I’m not sure why anybody should consider this liar to be in charge of a country. For weeks, he has been saying he is trying with all his might to get a Brexit deal. Before Monday, the EU negotiators said they hadn’t heard from him. No surprise, but I find it odd that the media don’t shout this from the rooftops. 

Farage was once asked how many countries trade only on WTO rules. He couldn’t name one. The world runs on trade deals. The EU is one of the strongest negotiators in trade deals, that can often take years to negotiate. A no deal will cause chaos. 

And you know what? It won’t make much difference to me, I can afford food price rises, fuel cost rises don’t bother me. It’s only the poor and the employed who will suffer. The same applies to Boris and his pals. They don’t care about the well being of the ordinary people. I do.


----------



## MikeyBikey (Sep 19, 2019)

I am puzzled why he thinks he can dictate to 27 other countries and the comments from other leaders confirm this. The fact that one of his ministers (Gobe?) brought WWII into it shows how low he and his cronies are prepared to sink! They are detached from the real world where supply of medications and cost of fresh food are real concerns.


----------



## MikeyBikey (Oct 1, 2019)

Now an alternative to a hard border in Northern Ireland he is proposing two ten miles apart - a sort of No Man's Land! Stupidest idea of the week!


----------



## MikeyBikey (Oct 2, 2019)

MikeyBikey said:


> Now an alternative to a hard border in Northern Ireland he is proposing two ten miles apart - a sort of No Man's Land! Stupidest idea of the week!



We should be hearing the new proposals for a deal later. There still seems an attitude that 'little britain' can tell 27 other countries what to do. I suspect the proposal is written to get a NON so there can be a hard Brexit and Boris (and his advisor) can say "Well we tried"!


----------



## Andy HB (Oct 2, 2019)

I saw a clip where a labour MP confronted Cummings in a building lobby.

Is it just me or does Cummings look like he is barely suppressing the urge to murder everyone in sight?


----------



## MikeyBikey (Oct 2, 2019)

Andy HB said:


> I saw a clip where a labour MP confronted Cummings in a building lobby.
> 
> Is it just me or does Cummings look like he is barely suppressing the urge to murder everyone in sight?

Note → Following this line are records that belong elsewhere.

--- config.mk ---
export PLATFORM = sky130hd
export DESIGN_NAME = note_recorder
export DESIGN_NICKNAME = d
export VERILOG_FILES = /design/src/rtl/note_recorder_pkg.sv /design/src/rtl/note_ram.sv /design/src/rtl/note_recorder.sv
export SDC_FILE = /design/constraint.sdc
export NUM_CORES = 1
export LEC_CHECK = 0
export CAP_MARGIN = 10
export CORE_MARGIN = 4
export CORE_UTILIZATION = 30
export DETAILED_ROUTE_END_ITERATION = 7
export PLACE_DENSITY_LB_ADDON = 0.25
export SLEW_MARGIN = 30
export SYNTH_ARGS = -nofsm -noshare
export SYNTH_HDL_FRONTEND = slang
export SYNTH_SLANG_ARGS = --single-unit
--- constraint.sdc ---
create_clock -name CLK -period 2.31 [get_ports CLK]
set_clock_uncertainty 0.05 [all_clocks]
set_input_delay 0.5775 -clock CLK [delete_from_list [all_inputs] [get_ports CLK]]
set_output_delay 0.5775 -clock CLK [all_outputs]
set_load 0.01 [all_outputs]
[src/rtl/rand_pos_ctrl.sv]
// rand_pos_ctrl: draws up to MAX_NUM distinct, in-range grid cells from the shared random generator.
// Optional: define RAND_POS_EXCLUDE_EN to also reject cell (EXCL_X, EXCL_Y) as the ball spawn cell.
module rand_pos_ctrl #(
    parameter int MAX_NUM   = 7,
    parameter int X_LIMIT   = 16,
    parameter int Y_LIMIT   = 12,
    parameter int MAX_RETRY = 15,
    parameter int EXCL_X    = 0,
    parameter int EXCL_Y    = 0
) (
    input  logic        i_clk,
    input  logic        i_rst,
    input  logic        i_start,
    input  logic [3:0]  i_num,
    input  logic [15:0] i_rand,
    output logic        o_rand_req,
    output logic        o_busy,
    output logic        o_pos_valid,
    output logic [3:0]  o_pos_idx,
    output logic [3:0]  o_pos_x,
    output logic [3:0]  o_pos_y,
    output logic        o_done,
    output logic        o_fail
);

    typedef enum logic [2:0] {
        S_IDLE,
        S_REQ,
        S_SAMPLE,
        S_CHECK,
        S_DONE
    } state_t;

    localparam logic [3:0] NUM_CAP   = 4'(MAX_NUM);
    localparam logic [4:0] X_LIM     = 5'(X_LIMIT);
    localparam logic [4:0] Y_LIM     = 5'(Y_LIMIT);
    localparam logic [8:0] RETRY_LIM = 9'(MAX_RETRY);
    localparam logic [3:0] EX_X      = 4'(EXCL_X);
    localparam logic [3:0] EX_Y      = 4'(EXCL_Y);
`ifdef RAND_POS_EXCLUDE_EN
    localparam bit EXCL_EN = 1'b1;
`else
    localparam bit EXCL_EN = 1'b0;
`endif

    state_t      r_state;
    state_t      w_next;

    logic [3:0]  r_num;
    logic [3:0]  r_count;
    logic [7:0]  r_retry;
    logic [3:0]  r_cand_x;
    logic [3:0]  r_cand_y;
    logic [3:0]  r_mem_x [MAX_NUM];
    logic [3:0]  r_mem_y [MAX_NUM];

    logic        r_pos_valid;
    logic [3:0]  r_pos_idx;
    logic [3:0]  r_pos_x;
    logic [3:0]  r_pos_y;
    logic        r_done;
    logic        r_fail;

    logic [3:0]  w_n_start;
    logic        w_dup;
    logic        w_range_bad;
    logic        w_excl_hit;
    logic        w_reject;
    logic        w_last;
    logic        w_retry_out;
    logic        w_unused;

    // Only the low byte of the random word carries a cell.
    assign w_unused = &{1'b0, i_rand[15:8]};

    assign w_n_start = (i_num > NUM_CAP) ? NUM_CAP : i_num;

    // Candidate checks: range, reserved cell, and a parallel compare against every stored entry.
    assign w_range_bad = ({1'b0, r_cand_x} >= X_LIM) || ({1'b0, r_cand_y} >= Y_LIM);
    assign w_excl_hit  = EXCL_EN && (r_cand_x == EX_X) && (r_cand_y == EX_Y);

    always_comb begin
        w_dup = 1'b0;
        for (int i = 0; i < MAX_NUM; i++) begin
            if ((4'(i) < r_count) && (r_mem_x[i] == r_cand_x) && (r_mem_y[i] == r_cand_y)) begin
                w_dup = 1'b1;
            end
        end
    end

    assign w_reject    = w_range_bad || w_dup || w_excl_hit;
    assign w_last      = ({1'b0, r_count} + 5'd1) == {1'b0, r_num};
    assign w_retry_out = ({1'b0, r_retry} + 9'd1) == RETRY_LIM;

    always_ff @(posedge i_clk) begin
        if (i_rst) begin
            r_state <= S_IDLE;
        end else begin
            r_state <= w_next;
        end
    end

    always_comb begin
        // NOTE: every output of this block gets a default first, so no path can infer a latch.
        w_next     = r_state;
        o_rand_req = 1'b0;
        o_busy     = 1'b1;
        case (r_state)
            S_IDLE: begin
                o_busy = 1'b0;
                if (i_start) begin
                    w_next = (w_n_start == 4'd0) ? S_DONE : S_REQ;
                end
            end
            S_REQ: begin
                o_rand_req = 1'b1;
                w_next     = S_SAMPLE;
            end
            S_SAMPLE: begin
                w_next = S_CHECK;
            end
            S_CHECK: begin
                if (w_reject) begin
                    w_next = w_retry_out ? S_DONE : S_REQ;
                end else begin
                    w_next = w_last ? S_DONE : S_REQ;
                end
            end
            S_DONE: begin
                w_next = S_IDLE;
            end
            default: begin
                w_next = S_IDLE;
            end
        endcase
    end

    always_ff @(posedge i_clk) begin
        if (i_rst) begin
            r_num       <= '0;
            r_count     <= '0;
            r_retry     <= '0;
            r_cand_x    <= '0;
            r_cand_y    <= '0;
            r_pos_valid <= 1'b0;
            r_pos_idx   <= '0;
            r_pos_x     <= '0;
            r_pos_y     <= '0;
            r_done      <= 1'b0;
            r_fail      <= 1'b0;
            // NOTE: the position store is small and is cleared too, so no stale cell survives a reset.
            for (int i = 0; i < MAX_NUM; i++) begin
                r_mem_x[i] <= '0;
                r_mem_y[i] <= '0;
            end
        end else begin
            r_pos_valid <= 1'b0;
            // The end-of-run strobe trails the DONE state so it lands after the last position strobe.
            r_done      <= (r_state == S_DONE);
            case (r_state)
                S_IDLE: begin
                    if (i_start) begin
                        r_num   <= w_n_start;
                        r_count <= '0;
                        r_retry <= '0;
                        r_fail  <= 1'b0;
                    end
                end
                S_SAMPLE: begin
                    r_cand_x <= i_rand[3:0];
                    r_cand_y <= i_rand[7:4];
                end
                S_CHECK: begin
                    if (w_reject) begin
                        if (r_retry != 8'hFF) begin
                            r_retry <= r_retry + 8'd1;
                        end
                        if (w_retry_out) begin
                            r_fail <= 1'b1;
                        end
                    end else begin
                        for (int i = 0; i < MAX_NUM; i++) begin
                            if (r_count == 4'(i)) begin
                                r_mem_x[i] <= r_cand_x;
                                r_mem_y[i] <= r_cand_y;
                            end
                        end
                        r_pos_valid <= 1'b1;
                        r_pos_idx   <= r_count;
                        r_pos_x     <= r_cand_x;
                        r_pos_y     <= r_cand_y;
                        r_retry     <= '0;
                        if (r_count != 4'hF) begin
                            r_count <= r_count + 4'd1;
                        end
                    end
                end
                default: begin
                end
            endcase
        end
    end

    assign o_pos_valid = r_pos_valid;
    assign o_pos_idx   = r_pos_idx;
    assign o_pos_x     = r_pos_x;
    assign o_pos_y     = r_pos_y;
    assign o_done      = r_done;
    assign o_fail      = r_fail;

endmodule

He comes over as a nasty piece of work to me with hard Brexit tunnel vision. I also feel his dress code is rather unprofessional. Suited and booted seems appropriate!


----------



## grovesy (Oct 2, 2019)

MikeyBikey said:


> He comes over as a nasty piece of work to me with hard Brexit tunnel vision. I also feel his dress code is rather unprofessional. Suited and booted seems appropriate!


I have heard reports that this against the dress code for government advisers.


----------



## MikeyBikey (Oct 2, 2019)

I cannot imagine the new proposal that virtually ignores the Good Friday Agreement getting through but suspect this was the Cummings's master plan.  About time Cumming(s) was Going


----------